Dutch brewer grows its market share as it calls for stimulus for pub sector

Heineken’s portfolio includes Coors Light, Fosters, Beamish Stout, Murphy’s Stout, and a full range of specialty beers, which includes Desperados. Photograph: Dara Mac Dónaill / THE IRISH TIMES

Heineken’s portfolio includes Coors Light, Fosters, Beamish Stout, Murphy’s Stout, and a full range of specialty beers, which includes Desperados. Photograph: Dara Mac Dónaill / THE IRISH TIMES

 

Much like the country’s property market, Heineken today pointed to a two-speed recovery in Ireland’s beer market, as the Dutch brewer revealed that it has become the country’s top lager brand.

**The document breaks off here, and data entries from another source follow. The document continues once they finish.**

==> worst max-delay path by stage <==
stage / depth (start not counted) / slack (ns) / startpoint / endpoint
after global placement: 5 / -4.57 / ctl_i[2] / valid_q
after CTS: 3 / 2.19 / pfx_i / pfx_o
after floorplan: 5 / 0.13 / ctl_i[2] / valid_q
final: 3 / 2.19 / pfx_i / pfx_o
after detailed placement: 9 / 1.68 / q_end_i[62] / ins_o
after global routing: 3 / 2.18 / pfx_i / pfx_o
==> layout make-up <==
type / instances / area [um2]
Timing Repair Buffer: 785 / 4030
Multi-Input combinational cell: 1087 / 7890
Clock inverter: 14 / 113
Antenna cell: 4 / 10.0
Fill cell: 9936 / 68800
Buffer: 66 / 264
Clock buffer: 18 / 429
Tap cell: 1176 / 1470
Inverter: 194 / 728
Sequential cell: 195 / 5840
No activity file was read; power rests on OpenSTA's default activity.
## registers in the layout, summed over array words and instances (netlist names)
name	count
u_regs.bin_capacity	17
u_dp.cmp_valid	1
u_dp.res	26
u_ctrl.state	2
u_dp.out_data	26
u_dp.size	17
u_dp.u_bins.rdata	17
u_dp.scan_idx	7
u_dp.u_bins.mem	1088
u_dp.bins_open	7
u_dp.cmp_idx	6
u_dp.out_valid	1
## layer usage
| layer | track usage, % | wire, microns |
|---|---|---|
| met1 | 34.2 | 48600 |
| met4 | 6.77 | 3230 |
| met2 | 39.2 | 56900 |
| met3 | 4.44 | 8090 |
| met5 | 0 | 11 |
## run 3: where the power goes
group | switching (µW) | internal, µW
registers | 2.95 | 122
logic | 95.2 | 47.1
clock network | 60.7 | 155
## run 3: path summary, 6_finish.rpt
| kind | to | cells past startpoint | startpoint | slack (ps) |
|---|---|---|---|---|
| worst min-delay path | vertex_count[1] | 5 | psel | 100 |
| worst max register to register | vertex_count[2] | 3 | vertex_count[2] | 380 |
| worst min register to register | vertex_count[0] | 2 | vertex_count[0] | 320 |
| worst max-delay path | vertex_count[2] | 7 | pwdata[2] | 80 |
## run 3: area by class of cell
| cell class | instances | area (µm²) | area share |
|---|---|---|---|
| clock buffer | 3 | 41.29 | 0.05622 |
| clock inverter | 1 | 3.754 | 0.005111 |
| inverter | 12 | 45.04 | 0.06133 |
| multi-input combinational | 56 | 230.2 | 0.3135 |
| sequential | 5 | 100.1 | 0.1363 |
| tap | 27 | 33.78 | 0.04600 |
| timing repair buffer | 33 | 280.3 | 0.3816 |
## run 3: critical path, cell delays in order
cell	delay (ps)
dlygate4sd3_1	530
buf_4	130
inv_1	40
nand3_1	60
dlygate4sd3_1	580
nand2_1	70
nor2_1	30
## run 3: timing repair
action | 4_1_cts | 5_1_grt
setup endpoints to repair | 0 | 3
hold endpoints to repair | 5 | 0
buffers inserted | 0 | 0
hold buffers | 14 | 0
<file path="src/design/sjf_pkg.sv">
// ----------------------------------------------------------------------------
// SJF scheduler package
// Shared types and field widths of the shortest-job-first scheduler.
// ----------------------------------------------------------------------------
package sjf_pkg;

  localparam int unsigned ID_W         = 16;
  localparam int unsigned BURST_W      = 16;
  localparam int unsigned ARR_W        = 16;
  localparam int unsigned TIME_W       = 24;
  localparam int unsigned SUM_W        = 30;
  localparam int unsigned PROC_COUNT_W = 7;

  localparam int unsigned REC_W        = ID_W + BURST_W + ARR_W;
  localparam int unsigned IN_TDATA_W   = 48;
  localparam int unsigned OUT_TDATA_W  = 136;
  localparam int unsigned OUT_FIELDS_W =
    ID_W + TIME_W + TIME_W + SUM_W + SUM_W + PROC_COUNT_W + 1;

  typedef enum logic [1:0] {
    ST_IDLE,
    ST_SCAN,
    ST_PICK,
    ST_EMIT
  } sjf_state_e;

  typedef struct packed {
    logic load_rec;
    logic scan_init;
    logic jump_time;
    logic serve;
    logic emit;
  } sjf_ctrl_t;

endpackage

</file>
<file path="src/design/sjf_nonpreemptive_scheduler.sv">
// ----------------------------------------------------------------------------
// Non-preemptive shortest-job-first scheduler
// Loads process records, then emits the service order with waiting and
// turnaround times and running totals.
// ----------------------------------------------------------------------------
// Records load at one per cycle into a table of MAX_PROCS entries; records
// beyond capacity are dropped and flagged on every result of the batch. The
// record with tlast starts scheduling from tick zero. Each result costs one
// sequential scan of the table through its single read port, plus a second
// scan whenever no process has arrived yet and time jumps to the earliest
// pending arrival. The input is not ready while a batch is being scheduled;
// the block accepts a new batch once the final result is in the output
// register.
module sjf_nonpreemptive_scheduler
  import sjf_pkg::*;
#(
  parameter int unsigned MAX_PROCS = 16
) (
  input  logic                   clk_i,
  input  logic                   rst_ni,
  input  logic                   s_axis_tvalid_i,
  output logic                   s_axis_tready_o,
  // proc_id[15:0], burst_time[31:16], arrival_time[47:32]
  input  logic [IN_TDATA_W-1:0]  s_axis_tdata_i,
  // last_item
  input  logic                   s_axis_tlast_i,
  output logic                   m_axis_tvalid_o,
  input  logic                   m_axis_tready_i,
  // served_id[15:0], wait_time[39:16], turnaround_time[63:40],
  // total_wait[93:64], total_turnaround[123:94], proc_count[130:124],
  // overflow_flag[131], zero[135:132]
  output logic [OUT_TDATA_W-1:0] m_axis_tdata_o,
  // last_result
  output logic                   m_axis_tlast_o
);

  localparam int unsigned IDX_W = (MAX_PROCS > 1) ? $clog2(MAX_PROCS) : 1;
  localparam int unsigned CNT_W = $clog2(MAX_PROCS + 1);

  sjf_state_e state_q, state_d;
  sjf_ctrl_t  ctrl;

  logic [CNT_W-1:0]     count_q;
  logic [CNT_W-1:0]     scan_q;
  logic [CNT_W-1:0]     pos_q;
  logic                 rd_v_q;
  logic [IDX_W-1:0]     rd_idx_q;
  logic [MAX_PROCS-1:0] served_q;
  logic                 dropped_q;
  logic [TIME_W-1:0]    time_q;
  logic [SUM_W-1:0]     wait_sum_q;
  logic [SUM_W-1:0]     turn_sum_q;
  logic [TIME_W-1:0]    wait_q;

  logic                 found_q;
  logic [IDX_W-1:0]     best_idx_q;
  logic [ID_W-1:0]      best_id_q;
  logic [BURST_W-1:0]   best_burst_q;
  logic [ARR_W-1:0]     best_arr_q;
  logic [ARR_W-1:0]     min_arr_q;

  logic                 m_valid_q;
  logic [OUT_TDATA_W-1:0] m_data_q;
  logic                 m_last_q;

  logic                 in_fire;
  logic                 out_free;
  logic                 scan_done;
  logic                 last_pos;
  logic [REC_W-1:0]     rd_data;
  logic [ID_W-1:0]      rd_id;
  logic [BURST_W-1:0]   rd_burst;
  logic [ARR_W-1:0]     rd_arr;
  logic                 rd_open;
  logic                 rd_arrived;
  logic [TIME_W-1:0]    turn;
  logic [SUM_W-1:0]     wait_sum_d;
  logic [SUM_W-1:0]     turn_sum_d;

  assign in_fire   = s_axis_tvalid_i && s_axis_tready_o;
  assign out_free  = !m_valid_q || m_axis_tready_i;
  assign scan_done = (scan_q == count_q) && !rd_v_q;
  assign last_pos  = (pos_q == count_q - CNT_W'(1));

  sjf_ram #(
    .WIDTH (REC_W),
    .DEPTH (MAX_PROCS)
  ) u_table (
    .clk_i     (clk_i),
    .wr_en_i   (ctrl.load_rec),
    .wr_addr_i (count_q[IDX_W-1:0]),
    .wr_data_i (s_axis_tdata_i[REC_W-1:0]),
    .rd_addr_i (scan_q[IDX_W-1:0]),
    .rd_data_o (rd_data)
  );

  assign rd_id      = rd_data[ID_W-1:0];
  assign rd_burst   = rd_data[ID_W +: BURST_W];
  assign rd_arr     = rd_data[ID_W+BURST_W +: ARR_W];
  assign rd_open    = rd_v_q && !served_q[rd_idx_q];
  assign rd_arrived = {{(TIME_W-ARR_W){1'b0}}, rd_arr} <= time_q;

  assign turn       = time_q - {{(TIME_W-ARR_W){1'b0}}, best_arr_q};
  assign wait_sum_d = wait_sum_q + {{(SUM_W-TIME_W){1'b0}}, wait_q};
  assign turn_sum_d = turn_sum_q + {{(SUM_W-TIME_W){1'b0}}, turn};

  always_comb begin
    state_d = state_q;
    unique case (state_q)
      ST_IDLE: if (in_fire && s_axis_tlast_i) state_d = ST_SCAN;
      ST_SCAN: if (scan_done) state_d = ST_PICK;
      ST_PICK: state_d = found_q ? ST_EMIT : ST_SCAN;
      ST_EMIT: begin
        if (out_free) state_d = last_pos ? ST_IDLE : ST_SCAN;
      end
      default: state_d = ST_IDLE;
    endcase
  end

  always_comb begin
    ctrl = '0;
    s_axis_tready_o = 1'b0;
    unique case (state_q)
      ST_IDLE: begin
        s_axis_tready_o = 1'b1;
        ctrl.load_rec   = in_fire && (count_q < CNT_W'(MAX_PROCS));
        ctrl.scan_init  = in_fire && s_axis_tlast_i;
      end
      ST_SCAN: ;
      ST_PICK: begin
        ctrl.serve     = found_q;
        ctrl.jump_time = !found_q;
        ctrl.scan_init = !found_q;
      end
      ST_EMIT: begin
        ctrl.emit      = out_free;
        ctrl.scan_init = out_free && !last_pos;
      end
      default: ;
    endcase
  end

  always_ff @(posedge clk_i or negedge rst_ni) begin
    if (!rst_ni) begin
      state_q    <= ST_IDLE;
      count_q    <= '0;
      scan_q     <= '0;
      pos_q      <= '0;
      rd_v_q     <= 1'b0;
      served_q   <= '0;
      dropped_q  <= 1'b0;
      time_q     <= '0;
      wait_sum_q <= '0;
      turn_sum_q <= '0;
      found_q    <= 1'b0;
      m_valid_q  <= 1'b0;
    end else begin
      state_q <= state_d;
      rd_v_q  <= (state_q == ST_SCAN) && (scan_q < count_q);

      if (ctrl.load_rec) begin
        count_q                     <= count_q + CNT_W'(1);
        served_q[count_q[IDX_W-1:0]] <= 1'b0;
      end else if (in_fire) begin
        dropped_q <= 1'b1;
      end

      if (ctrl.scan_init) begin
        scan_q  <= '0;
        found_q <= 1'b0;
      end else if (state_q == ST_SCAN) begin
        if (scan_q < count_q) scan_q <= scan_q + CNT_W'(1);
        if (rd_open && rd_arrived && (!found_q || rd_burst < best_burst_q)) begin
          found_q <= 1'b1;
        end
      end

      if (ctrl.jump_time) time_q <= {{(TIME_W-ARR_W){1'b0}}, min_arr_q};

      if (ctrl.serve) begin
        time_q               <= time_q + {{(TIME_W-BURST_W){1'b0}}, best_burst_q};
        served_q[best_idx_q] <= 1'b1;
      end

      if (ctrl.emit) begin
        if (last_pos) begin
          count_q    <= '0;
          pos_q      <= '0;
          served_q   <= '0;
          dropped_q  <= 1'b0;
          time_q     <= '0;
          wait_sum_q <= '0;
          turn_sum_q <= '0;
        end else begin
          pos_q      <= pos_q + CNT_W'(1);
          wait_sum_q <= wait_sum_d;
          turn_sum_q <= turn_sum_d;
        end
      end

      if (ctrl.emit) begin
        m_valid_q <= 1'b1;
      end else if (m_axis_tready_i) begin
        m_valid_q <= 1'b0;
      end
    end
  end

  always_ff @(posedge clk_i) begin
    rd_idx_q <= scan_q[IDX_W-1:0];

    if (ctrl.scan_init) begin
      min_arr_q <= '1;
    end else if (state_q == ST_SCAN) begin
      if (rd_open && rd_arrived && (!found_q || rd_burst < best_burst_q)) begin
        best_idx_q   <= rd_idx_q;
        best_id_q    <= rd_id;
        best_burst_q <= rd_burst;
        best_arr_q   <= rd_arr;
      end
      if (rd_open && rd_arr < min_arr_q) min_arr_q <= rd_arr;
    end

    if (ctrl.serve) wait_q <= time_q - {{(TIME_W-ARR_W){1'b0}}, best_arr_q};

    if (ctrl.emit) begin
      m_data_q <= {{(OUT_TDATA_W-OUT_FIELDS_W){1'b0}},
                   dropped_q,
                   PROC_COUNT_W'(count_q),
                   turn_sum_d,
                   wait_sum_d,
                   turn,
                   wait_q,
                   best_id_q};
      m_last_q <= last_pos;
    end
  end

  assign m_axis_tvalid_o = m_valid_q;
  assign m_axis_tdata_o  = m_data_q;
  assign m_axis_tlast_o  = m_last_q;

  a_count_bound : assert property (@(posedge clk_i) disable iff (!rst_ni)
    count_q <= CNT_W'(MAX_PROCS))
    else $error("table count beyond capacity");

  a_time_monotonic : assert property (@(posedge clk_i) disable iff (!rst_ni)
    (state_q != ST_IDLE && $past(state_q) != ST_IDLE) |-> time_q >= $past(time_q))
    else $error("schedule time went backwards");

  a_pick_unserved : assert property (@(posedge clk_i) disable iff (!rst_ni)
    (state_q == ST_PICK && found_q) |-> !served_q[best_idx_q])
    else $error("picked a process already served");

  a_batch_clear : assert property (@(posedge clk_i) disable iff (!rst_ni)
    (ctrl.emit && last_pos) |=>
      (state_q == ST_IDLE && count_q == '0 && served_q == '0 && !dropped_q))
    else $error("batch state not cleared after final result");

endmodule

</file>
<file path="src/design/sjf_ram.sv">
// ----------------------------------------------------------------------------
// SJF generic RAM
// Single write port, single read port, registered read data.
// ----------------------------------------------------------------------------
module sjf_ram #(
  parameter int unsigned WIDTH = 8,
  parameter int unsigned DEPTH = 16
) (
  input  logic                                   clk_i,
  input  logic                                   wr_en_i,
  input  logic [(DEPTH > 1 ? $clog2(DEPTH) : 1)-1:0] wr_addr_i,
  input  logic [WIDTH-1:0]                       wr_data_i,
  input  logic [(DEPTH > 1 ? $clog2(DEPTH) : 1)-1:0] rd_addr_i,
  output logic [WIDTH-1:0]                       rd_data_o
);

  logic [WIDTH-1:0] mem_q [DEPTH];

  always_ff @(posedge clk_i) begin
    if (wr_en_i) begin
      mem_q[wr_addr_i] <= wr_data_i;
    end
    rd_data_o <= mem_q[rd_addr_i];
  end

endmodule
</file>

In a statement, Heineken said that the Irish beer market is “mirroring the tiered economic recovery which the country is currently experiencing”.

“On trade growth is very much focused in the Dublin and suburban areas, with rural areas west and north west of the country very much behind the capital”.

Noting that “serious challenges” remain for rural pubs in the current tiered marketplace recovery as suburban outlets near large cities continue to buck the trends, Heineken called on the government to help the Irish pub sector in the form of a reversal of recent beer excise increases, lower rates of both VAT and water charges in the sector.

Overall, increased its volume share of the Irish beer market to 28 per cent in the first half of the year, primarily through the Heineken branded product. One in every two pints of lager consumed in the pub now comes from the Heineken Ireland portfolio, while one third of all consumer spend on lager is focused on the Heineken brand.

The brewery’s portfolio includes Coors Light, Fosters, Beamish Stout, Murphy’s Stout, and a full range of specialty beers, which includes Desperados.

Nonetheless, the company said that Ireland is still a difficult operating environment.

Maggie Timoney, CEO of Heineken in Ireland, said “it continues to be tough to operate in this declining market, particularly in the context of the punitive excise tax increase imposed on our industry by the government. These taxes are a tax on consumers, tourism and jobs.”

Heineken reported revenues of €477 million in 2013 for its Cork based operation, which employs 544 people.

Globally Heineken, the world’s third- biggest brewer, said today that it expects growth to moderate in the remainder of the year after posting profit in the first half that topped analysts’ estimates. Earnings before interest and taxation, excluding some items, were €1.45 billion, compared with €1.33 billion a year earlier.

Heineken still anticipates stronger sales in 2014. The brewer is looking to expand sales of pricier beers such as the eponymous flagship Heineken brand. It’s also turning to developing markets for growth, buying control of its joint venture Asia Pacific Breweries in 2012.